Source data: Begin

$ cat config.mk
export PLATFORM = sky130hd
export DESIGN_NAME = adcPwrSeq
export DESIGN_NICKNAME = d
export VERILOG_FILES = /design/src/rtl/adcPwrSeqPkg.sv /design/src/rtl/adcPwrCtrl.sv /design/src/rtl/adcRefSettle.sv /design/src/rtl/adcPwrSeq.sv
export SDC_FILE = /design/constraint.sdc
export NUM_CORES = 1
export LEC_CHECK = 0
export BUFFER_PORTS_ARGS = -buffer_cell sky130_fd_sc_hd__buf_2
export CAP_MARGIN = 15
export CORE_MARGIN = 8
export CORE_UTILIZATION = 62
export CTS_BUF_LIST = sky130_fd_sc_hd__clkbuf_4
export CTS_CLUSTER_DIAMETER = 50
export DETAILED_ROUTE_END_ITERATION = 7
export PLACE_DENSITY = 0.91
export SKIP_CTS_REPAIR_TIMING = 1
export SLEW_MARGIN = 20
export SYNTH_ARGS = -nofsm -noshare
export SYNTH_HDL_FRONTEND = slang
export SYNTH_HIERARCHICAL = 1
export SYNTH_SLANG_ARGS = --single-unit
$ cat constraint.sdc
create_clock -name clk -period 3.24 [get_ports clk]
set_clock_uncertainty 0.1 [all_clocks]
set_input_delay 0 -clock clk [delete_from_list [all_inputs] [get_ports clk]]
set_output_delay 0 -clock clk [all_outputs]
set_load 0.1 [all_outputs]
$ cat src/rtl/adcPwrSeqPkg.sv
package adcPwrSeqPkg;

  typedef enum logic [1:0] {
    PH_SLEEP = 2'd0,
    PH_WAIT  = 2'd1,
    PH_CONV  = 2'd2
  } phase_t;

  typedef struct packed {
    logic refOnReq;
    logic refOffReq;
  } refStrobe_t;

endpackage

$ cat src/rtl/adcPwrCtrl.sv
module adcPwrCtrl
  import adcPwrSeqPkg::*;
(
  input  logic       clk,
  input  logic       rstN,
  input  logic       addrMatch,
  input  logic       rwFlag,
  input  logic       extRef,
  input  logic       convDone,
  input  logic       refReady,
  output refStrobe_t strobe,
  output logic       coreEn,
  output logic       convStart
);

  phase_t phase;
  logic   offPending;
  logic   startOk;

  assign startOk = extRef || refReady;
  assign coreEn  = (phase != PH_SLEEP);

  always_comb begin
    strobe = '0;
    if (phase == PH_SLEEP && addrMatch && !extRef)
      strobe.refOnReq = 1'b1;
    if (phase == PH_CONV && convDone && offPending && !addrMatch)
      strobe.refOffReq = 1'b1;
  end

  always_ff @(posedge clk or negedge rstN) begin
    if (!rstN) begin
      phase      <= PH_SLEEP;
      offPending <= 1'b0;
      convStart  <= 1'b0;
    end else begin
      convStart <= 1'b0;
      unique case (phase)
        PH_SLEEP: begin
          if (addrMatch) begin
            phase      <= PH_WAIT;
            offPending <= !extRef && !rwFlag;
          end
        end
        PH_WAIT: begin
          if (addrMatch) offPending <= 1'b0;
          if (startOk) begin
            phase     <= PH_CONV;
            convStart <= 1'b1;
          end
        end
        PH_CONV: begin
          if (addrMatch) offPending <= 1'b0;
          if (convDone) begin
            phase      <= PH_SLEEP;
            offPending <= 1'b0;
          end
        end
        default: phase <= PH_SLEEP;
      endcase
    end
  end

endmodule

$ cat src/rtl/adcRefSettle.sv
module adcRefSettle
  import adcPwrSeqPkg::*;
#(
  parameter int unsigned SETTLE_CYCLES = 1_200_000
) (
  input  logic       clk,
  input  logic       rstN,
  input  logic       extRef,
  input  refStrobe_t strobe,
  output logic       refEn,
  output logic       refReady
);

  localparam int unsigned CW = $clog2(SETTLE_CYCLES + 1) + 1;
  localparam logic [CW-1:0] LOADV = CW'(SETTLE_CYCLES);

  logic [CW-1:0] settleCnt;

  assign refReady = refEn && (settleCnt == '0);

  always_ff @(posedge clk or negedge rstN) begin
    if (!rstN) begin
      refEn     <= 1'b0;
      settleCnt <= '0;
    end else if (extRef || strobe.refOffReq) begin
      refEn     <= 1'b0;
      settleCnt <= '0;
    end else if (strobe.refOnReq && !refEn) begin
      refEn     <= 1'b1;
      settleCnt <= LOADV;
    end else if (settleCnt != '0) begin
      settleCnt <= settleCnt - 1'b1;
    end
  end

endmodule

$ cat src/rtl/adcPwrSeq.sv
module adcPwrSeq
  import adcPwrSeqPkg::*;
#(
  parameter int unsigned SETTLE_CYCLES = 1_200_000
) (
  input  logic clk,
  input  logic rstN,
  input  logic addrMatch,
  input  logic rwFlag,
  input  logic extRef,
  input  logic convDone,
  output logic coreEn,
  output logic refEn,
  output logic refReady,
  output logic convStart,
  output logic ifaceAwake
);

  refStrobe_t strobe;

  assign ifaceAwake = 1'b1;

  adcPwrCtrl u_ctrl (
    .clk       (clk),
    .rstN      (rstN),
    .addrMatch (addrMatch),
    .rwFlag    (rwFlag),
    .extRef    (extRef),
    .convDone  (convDone),
    .refReady  (refReady),
    .strobe    (strobe),
    .coreEn    (coreEn),
    .convStart (convStart)
  );

  adcRefSettle #(.SETTLE_CYCLES(SETTLE_CYCLES)) u_ref (
    .clk      (clk),
    .rstN     (rstN),
    .extRef   (extRef),
    .strobe   (strobe),
    .refEn    (refEn),
    .refReady (refReady)
  );

endmodule

==> run summary, run 1 <==
Setup violators final = 0
# IOs = 11
Ys Warns = 6
CTS tree = done
Die width = 67.6 microns
Largest net degree at the start of global routing = 28
Pre-Repair DR Iteration Count = 4
Total of max-cap violations = 0
F_max = 403 MHz
Synth-to-layout area growth = 7.14%
Root buffer cell = clkbuf_4
Pint = 1010 uW
Worst-path maximum fanout = 6
CTS Buf Count = 3
Initial core utilization = 65.9%
Average size of a mapped cell = 9.64 sq um
Post-layout min period = 2.48 ns
CP Capture Type = output pin
Setup TNS = 0 ns
VDD IR max = 0.000980 V
Yosys reg bits = 27
Vias per inst = 6.17
Worst-skew pair later-pin latency = 0.32 ns
Cell Rows = 18
Crit path largest cell delay = 0.45 ns
Commonest non-fill, non-tap cell in the layout = dfrtp_1
Status = complete, but fails checks
RSZ-0062 raised after global routing = no
Crit path max-delay family = simple AND/OR/NAND/NOR gates
Post-synthesis cell count = 171
Total gr overflow = 0
Worst EP arrival = 2.38 ns
Layout cell share with drive strength beyond 1 = 18.7%
Post-synthesis sequential area ratio = 41.0%
H-tree depth = 1
Area of the multi-input gates = 898 sq um
Slew margin rel. = 60.4%
Clock power share = 7.4%
Top FF cell, synth = dfrtp_1
Total number of vias = 1307
Overall Global Routing Usage = 15.8%
Leading cell types in the layout, fill and taps excluded = 27 x dfrtp_1, 23 x nor2_1, 17 x a21oi_1
Routed wire length per instance = 16.4 microns
Switching fraction of total power = 49.6%
Detailed Route Iter0 Violations = 159
Fin Hold WS = -0.0134 ns
Full die area = 4560 sq um
PD cells = 1140 nW/um^2
WP data required = 3.14 ns
Max Slew Vio Count = 0
Critical path buffers and inverters = 2
Worst-path clk slew = 0.14 ns
ANT nets after route = 0
Final Util = 70.6%
Antenna diode count = 0
Final Hold Viols = 1
FF/Latch Area = 676 sq um
CP max stage cell = dfrtp_1
Hpwl dp = 2570 microns
Core Box Area = 2500 sq um
Clock buffer depth = 2
Critical Path, Cell by Cell = inv_1 -> ha_1 -> nor2b_1 -> and4bb_1 -> and3_1 -> buf_2
Clock tree sinks = 27
Placer Congestion = 0.932
Number of port buffers = 9
Register share of total power = 29.4%
Fillcell total = 201
Yosys cell types = 50
Leakage = 0.000794 uW
HP Class = in2reg
P_sw = 994 uW
Critical path class = reg2out
Worst Max-Slew Pin Slew = 0.594 ns
Worst Setup Start Kind = register
Final wirelength = 3490 microns
Failing checks = hold timing
Number of global-route vias before repair = 1302
FFs w/ async S/R, synth = 100%
First-pass GRT wire length = 5700 microns
Final Instance Area = 1770 sq um
Synthesized area = 1650 sq um
Cell Area, Placed = 1710 sq um
Combinational Power Share = 63.1%
Nets = 195
Initial antenna violation count = 0
Tcrit/Tclk final = 76.5%
EDFF count, synth = 0
Post-synth net total = 183
Die height = 67.6 microns
# DRC = 0
cell usage after synthesis, types with 3 or more instances:
library cell,n,area [sq um]
inv_1,7,26.3
nor2b_1,3,18.8
xnor2_1,12,105
nor3_1,6,30.0
dfrtp_1,27,676
ha_1,6,75.1
a31oi_1,4,25.0
nand3_1,5,25.0
nand2_1,7,26.3
a211oi_1,4,30.0
nor2_1,23,86.3
a21oi_1,17,85.1
clkbuf_1,3,11.3
nand4_1,3,18.8
final timing paths:
path / startpoint / endpoint / cells after the start / slack [ns]
min: addrMatch / u_ref/refEn / 5 / -0.01
min in group asynchronous: rstN / u_ref/settleCnt[12] / 2 / 0.10
max reg2reg: u_ref/settleCnt[0] / u_ctrl/phase[0] / 8 / 0.77
min reg2reg: u_ref/refEn / u_ref/refEn / 2 / 0.45
max in group asynchronous: rstN / u_ref/refEn / 2 / 2.55
max: u_ref/settleCnt[0] / refReady / 6 / 0.76
area by class of cell:
type,count,share of cell area [%]
multi-input cells,129,50.9
clock buffers,4,1.70
flip-flops and latches,27,38.3
repair buffers,15,5.53
inverters,7,1.49
well taps,30,2.13
per-stage QoR:
stage                     power [uW]  instances  hold slack, ns  worst slack, ns
final                           2010        212         -0.0134            0.760
after global routing            2140        212          0.0364            0.597
after global placement          1770        205         -0.0738            0.912
after floorplan                 1600        171          -0.396           0.0895
after detailed placement        1830        205         -0.0588            0.822
after CTS                       1990        209          -0.420            0.783
metal layers:
metal  track usage (%)  vias to the layer above  share of wire, %
met1              19.4                      636                43
met5                 0                        -                 0
li1                  -                      630                 -
met2              27.2                       37                52
met4              6.27                        0              0.60
met3              2.32                        4               4.1
registers in the layout, summed over array words and instances, names as in the netlist:
signal,count
u_ref/refEn,1
u_ctrl/convStart,1
u_ctrl/phase,2
u_ctrl/offPending,1
u_ref/settleCnt,22
worst min-delay path, delay by kind of cell:
family / cells / cell delay (ns)
buffers and inverters: 1 / 0.13
AND/OR/NAND/NOR: 4 / 0.24
logic make-up after synthesis:
logic type,Yosys count,synth area share [%]
other,1,0.228
adder cells (fa/ha/maj),6,4.56
XOR/XNOR,12,6.38
AND/OR/NAND/NOR,71,26.3
AO/OA/AOI/OAI,38,16.2
multiplexers,1,0.911
buffers and inverters,15,4.48
flip-flops,27,41.0
power by group through the flow:
stage	Combinational (uW)	Clock [uW]	Sequential, uW
6_report	1270	149	590
5_1_grt	1370	170	607
4_1_cts	1250	155	586
3_5_place_dp	1240	0	593
3_3_place_gp	1190	0	580
2_1_floorplan	1000	0	604
Power figures use the tool's default switching activity.
==> run 2, diff against run 1 <==
--- a/config.mk
+++ b/config.mk
@@ -8,11 +8,11 @@
 export BUFFER_PORTS_ARGS = -buffer_cell sky130_fd_sc_hd__buf_2
 export CAP_MARGIN = 15
 export CORE_MARGIN = 8
-export CORE_UTILIZATION = 62
+export CORE_UTILIZATION = 56
 export CTS_BUF_LIST = sky130_fd_sc_hd__clkbuf_4
 export CTS_CLUSTER_DIAMETER = 50
 export DETAILED_ROUTE_END_ITERATION = 7
-export PLACE_DENSITY = 0.91
+export PLACE_DENSITY = 0.88
 export SKIP_CTS_REPAIR_TIMING = 1
 export SLEW_MARGIN = 20
 export SYNTH_ARGS = -nofsm -noshare
==> constraint.sdc (replaced) <==
create_clock -name clk -period 2.1 [get_ports clk]
set_clock_uncertainty 0.1 [all_clocks]
set_input_delay 0 -clock clk [delete_from_list [all_inputs] [get_ports clk]]
set_output_delay 0 -clock clk [all_outputs]
set_load 0.1 [all_outputs]
==> run 2 against run 1 <==
Effect of this change: the run ends with setup timing left; clock power rose by 52%; routed wire length grew 14%; largest cell class unchanged; worst hold slack improved by 0.032 ns; cell count rose by 10%.
==> run summary, run 2 (synthesis results as in run 1) <==
VDD IR max = 0.00122 V (+24%)
Failing checks = setup timing
Vias per inst = 6.23 (+1.1%)
Nets = 216 (+11%)
Power Total = 3550 uW (+77%)
Worst setup margin = -0.131 ns (-0.891 ns)
Synth-to-layout area growth = 21.4%
Final Instance Area = 2000 sq um (+13%)
Crit path largest cell delay = 0.54 ns (+0.09 ns)
Root buffer cell = clkbuf_4
Pre-Repair DR Iteration Count = 4 (unchanged)
Status = complete, but fails checks
H-tree depth = 1 (unchanged)
Layout cell share with drive strength beyond 1 = 29.6% (+11 points)
DP Worst Slack = -0.112 ns (-0.934 ns)
Max Slew Vio Count = 0 (unchanged)
Hpwl dp = 2710 microns (+5.2%)
Commonest non-fill, non-tap cell in the layout = dfrtp_1
Final Hold Viols = 0 (-1)
Final wirelength = 3960 microns (+14%)
Worst Max-Slew Pin Slew = 0.570 ns (-0.0246 ns)
Critical Path, Cell by Cell = or4_4 -> and4bb_1 -> and3_4 -> nor2_4 -> a211oi_2 -> mux2_4
Clock tree sinks = 27 (unchanged)
Routed wire length per instance = 16.9 microns (+3.1%)
Critical path buffers and inverters = 0 (-2)
First-pass GRT wire length = 6160 microns (+8.1%)
Core Box Area = 2780 sq um (+11%)
Initial core utilization = 59.2% (-6.7 points)
Setup TNS = -0.192 ns (-0.192 ns)
CTS Buf Count = 3 (unchanged)
Detailed Route Iter0 Violations = 112 (-30%)
Total number of vias = 1458 (+12%)
# IOs = 11 (unchanged)
Worst-path clk slew = 0.15 ns (about the same)
Fillcell total = 183 (-9.0%)
Crit path max-delay family = simple AND/OR/NAND/NOR gates
Antenna diode count = 0 (unchanged)
Worst-skew pair later-pin latency = 0.33 ns (about the same)
Initial antenna violation count = 0 (unchanged)
Number of global-route vias before repair = 1383 (+6.2%)
Cell Area, Placed = 1870 sq um (+9.8%)
Die height = 70.2 microns (+4.0%)
# DRC = 0 (unchanged)
ANT nets after route = 0 (unchanged)
HP Class = in2reg
Worst Setup Start Kind = register
Die width = 70.2 microns (+4.0%)
Setup violators final = 2 (+2)
WP data required = 2.22 ns (-0.92 ns)
Biggest register = u_ref/settleCnt
Tcrit/Tclk final = 106%
CP Capture Type = register
Post-layout min period = 2.23 ns
Full die area = 4930 sq um (+8.1%)
Clock buffer depth = 2 (unchanged)
CTS tree = done
Worst EP arrival = 2.35 ns (-0.03 ns)
Total of max-cap violations = 0 (unchanged)
Slew margin rel. = 62.0% (+1.6 points)
RSZ-0062 raised after global routing = yes
Worst-path maximum fanout = 2 (-4)
PD cells = 1780 nW/um^2 (+56%)
Leading cell types in the layout, fill and taps excluded = 27 x dfrtp_1, 23 x buf_4, 21 x nor2_1
Overall Global Routing Usage = 14.6% (-1.2 points)
Leakage = 0.000915 uW (+15%)
Largest register FFs = 22 (unchanged)
Total gr overflow = 0 (unchanged)
F_max = 448 MHz
Critical path class = reg2reg
Biggest regs = u_ref/settleCnt (22), u_ctrl/phase (2)
Largest net degree at the start of global routing = 28 (unchanged)
Number of port buffers = 9 (unchanged)
Placer Congestion = 0.875 (-6.1%)
CP max stage cell = or4_4
Cell Rows = 19 (+1)
[run 2: cell count changes in the layout (fill, tap and decap cells not counted), sizes merged]
cell         change
clkinvlp         +1
buf             +20
clkbuf           -1
dlygate4sd3      +1
[run 2: area by class of cell]
type                       instances  area [sq um]  area share (%)
clock inverter                     1          7.51           0.375
sequential                        27           676            33.8
tap                               31          38.8            1.94
multi-input combinational        129           957            47.8
timing repair buffer              36           273            13.6
clock buffer                       3          22.5            1.13
inverter                           7          26.3            1.31
[run 2: routing by layer]
layer	up-vias	wire length, microns	global-route usage, %
met4	0	51	5.58
met1	703	1760	19.5
li1	682	-	-
met2	65	1910	22.8
met3	8	243	2.40
met5	-	0	0
[run 2: final timing paths]
path	to	slack, ns	start	depth (start not counted)
hold reg to reg	u_ref/settleCnt[13]	0.47	u_ref/settleCnt[13]	2
max in group asynchronous	u_ref/refEn	1.44	rstN	2
setup reg to reg	u_ctrl/phase[0]	-0.13	u_ref/settleCnt[20]	6
setup / recovery	u_ctrl/phase[0]	-0.13	u_ref/settleCnt[20]	6
hold / removal	u_ctrl/convStart	0.02	extRef	4
min in group asynchronous	u_ref/settleCnt[21]	0.09	rstN	2
[run 2: where the power goes]
group          switching, uW  total, uW  internal (uW)
clock                    153        226           72.8
sequential               195        899            704
combinational           1360       2430           1070
total                   1710       3550           1840
[run 2: worst min-delay path, cell delays in order]
cell,delay (ns)
buf_2,0.14
nor2_4,0.12
buf_4,0.12
nor2b_1,0.04
[run 2: metrics by stage]
stage                     util (%)  instances  hold WS (ns)
after floorplan                  -        171        -0.396
after CTS                     68.4        228        -0.438
final                         71.9        234        0.0189
after global routing          71.9        234        0.0326
after global placement        67.3        224       -0.0714
after detailed placement      67.3        224       -0.0661
==> run 3, diff against run 2 <==
--- a/config.mk
+++ b/config.mk
@@ -8,11 +8,11 @@
 export BUFFER_PORTS_ARGS = -buffer_cell sky130_fd_sc_hd__buf_2
 export CAP_MARGIN = 15
 export CORE_MARGIN = 8
-export CORE_UTILIZATION = 56
+export CORE_UTILIZATION = 67
 export CTS_BUF_LIST = sky130_fd_sc_hd__clkbuf_4
 export CTS_CLUSTER_DIAMETER = 50
 export DETAILED_ROUTE_END_ITERATION = 7
-export PLACE_DENSITY = 0.88
+export PLACE_DENSITY = 0.95
 export SKIP_CTS_REPAIR_TIMING = 1
 export SLEW_MARGIN = 20
 export SYNTH_ARGS = -nofsm -noshare
==> constraint.sdc (replaced) <==
create_clock -name clk -period 2.6 [get_ports clk]
set_clock_uncertainty 0.1 [all_clocks]
set_input_delay 0 -clock clk [delete_from_list [all_inputs] [get_ports clk]]
set_output_delay 0 -clock clk [all_outputs]
set_load 0.1 [all_outputs]
==> run 3 against run 2 <==
Effect of this change: the run now ends clean; global-route usage grew 3.1 points; core utilization grew 3.4 points; power down 28%; worst setup slack better by 0.29 ns; critical path type unchanged; critical endpoint unchanged.
==> run summary, run 3 (synthesis results as in run 1) <==
Leakage = 0.000805 uW (-12%)
Setup violators final = 0 (-2)
Crit path largest cell delay = 0.47 ns (-0.07 ns)
Cell Area, Placed = 1750 sq um (-6.8%)
Commonest non-fill, non-tap cell in the layout = dfrtp_1
Worst-path clk slew = 0.15 ns (about the same)
Total number of vias = 1354 (-7.1%)
WP data required = 2.74 ns (+0.52 ns)
Vias per inst = 6.30 (+1.1%)
Critical Path, Cell by Cell = inv_1 -> ha_1 -> nor2b_2 -> and4bb_1 -> and3_4 -> nor2_2 -> a211oi_2 -> mux2_4
Worst-skew pair later-pin latency = 0.34 ns (about the same)
Busiest grt layer = met2
Initial core utilization = 68.4% (+9.1 points)
Tcrit/Tclk final = 93.8% (-12 points)
Die width = 65.6 microns (-6.6%)
Placed insts = 207 (-7.6%)
Total gr overflow = 0 (unchanged)
Layout cell share with drive strength beyond 1 = 21.1% (-8.5 points)
First-pass GRT wire length = 6070 microns (-1.4%)
Detailed Route Iter0 Violations = 97 (-13%)
HP Class = in2async
CP Capture Type = register
Largest net degree at the start of global routing = 28 (unchanged)
Worst EP arrival = 2.58 ns (+0.23 ns)
Leading cell types in the layout, fill and taps excluded = 27 x dfrtp_1, 22 x nor2_1, 17 x a21oi_1
CP max stage cell = dfrtp_1
Antenna diode count = 0 (unchanged)
Final wirelength = 3600 microns (-9.1%)
Nets = 198 (-8.3%)
Crit path max-delay family = simple AND/OR/NAND/NOR gates
Critical path depth = 8 (+2)
# IOs = 11 (unchanged)
Critical path class = reg2reg
F_max = 410 MHz (-8.5%)
Routed wire length per instance = 16.8 microns (-1.0%)
Full die area = 4300 sq um (-13%)
Worst Setup Start Kind = register
Synth-to-layout area growth = 10.2%
Met2 Use GR = 29.3% (+6.4 points)
Clock tree sinks = 27 (unchanged)
Largest register FFs = 22 (unchanged)
Core Box Area = 2410 sq um (-13%)
Post-layout min period = 2.44 ns (+0.208 ns)
Final Hold Viols = 0 (unchanged)
Pre-Repair DR Iteration Count = 6 (+2)
Critical path buffers and inverters = 1 (+1)
Clock buffer depth = 2 (unchanged)
Worst setup margin = 0.161 ns (+0.292 ns)
Fillcell total = 146 (-20%)
ANT nets after route = 0 (unchanged)
Cells on worst reg2reg path = 8 (+2)
Placer Congestion = 0.880 (+0.61%)
DP Worst Slack = 0.232 ns (+0.344 ns)
Layout Cells excl Fill = 215 (-8.1%)
Worst Max-Slew Pin Slew = 0.598 ns (+0.0283 ns)
Biggest register = u_ref/settleCnt
Cell Rows = 18 (-1)
GRT met1 Usage = 21.5% (+2.0 points)
Die height = 65.6 microns (-6.6%)
Max Slew Vio Count = 0 (unchanged)
# DRC = 0 (unchanged)
CTS Buf Count = 3 (unchanged)
Overall Global Routing Usage = 17.6% (+3.1 points)
PD cells = 1400 nW/um^2 (-21%)
Root buffer cell = clkbuf_4
Total of max-cap violations = 0 (unchanged)
Met3 Use GR = 2.72% (+0.32 points)
RSZ-0062 raised after global routing = no
Worst-path maximum fanout = 6 (+4)
Number of port buffers = 9 (unchanged)
Status = finished, final reports clean
Hpwl dp = 2620 microns (-3.2%)
Setup TNS = 0 ns (+0.192 ns)
Final Instance Area = 1820 sq um (-9.3%)
Number of global-route vias before repair = 1336 (-3.4%)
Power Total = 2540 uW (-28%)
CTS tree = done
VDD IR max = 0.000912 V (-25%)
H-tree depth = 1 (unchanged)
Biggest regs = u_ref/settleCnt (22), u_ctrl/phase (2)
Initial antenna violation count = 0 (unchanged)
Slew margin rel. = 60.1% (-1.9 points)
run 3: worst register-to-register path, stage by stage (launching register included):
cell and delay, ns:
dfrtp_1 0.47, inv_1 0.11, ha_1 0.25, nor2b_2 0.32
and4bb_1 0.27, and3_4 0.22, nor2_2 0.05, a211oi_2 0.25
mux2_4 0.32
run 3: path summary, 6_finish.rpt:
| kind | from | to | slack [ns] |
|---|---|---|---|
| worst max-delay path | u_ref/settleCnt[0] | u_ctrl/phase[0] | 0.16 |
| worst min-delay path | rstN | u_ref/settleCnt[8] | 0.08 |
| worst max register to register | u_ref/settleCnt[0] | u_ctrl/phase[0] | 0.16 |
| worst min register to register | u_ref/settleCnt[13] | u_ref/settleCnt[13] | 0.47 |
| max in group asynchronous | rstN | u_ref/settleCnt[0] | 1.94 |
| min in group clk | convDone | u_ctrl/phase[1] | 0.09 |
run 3: report_power, final:
part	leakage, uW	switching, uW	internal (uW)	total (uW)
Sequential	0.000360	173	569	742
Clock	0.0000139	130	59.1	189
Combinational	0.000431	954	658	1610
Total	0.000805	1260	1290	2540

Source data: End

Your task: Please find every line in the records that contains the word "constraint", and copy it out.

Exercise output:
export SDC_FILE = /design/constraint.sdc
$ cat constraint.sdc
==> constraint.sdc (replaced) <==
==> constraint.sdc (replaced) <==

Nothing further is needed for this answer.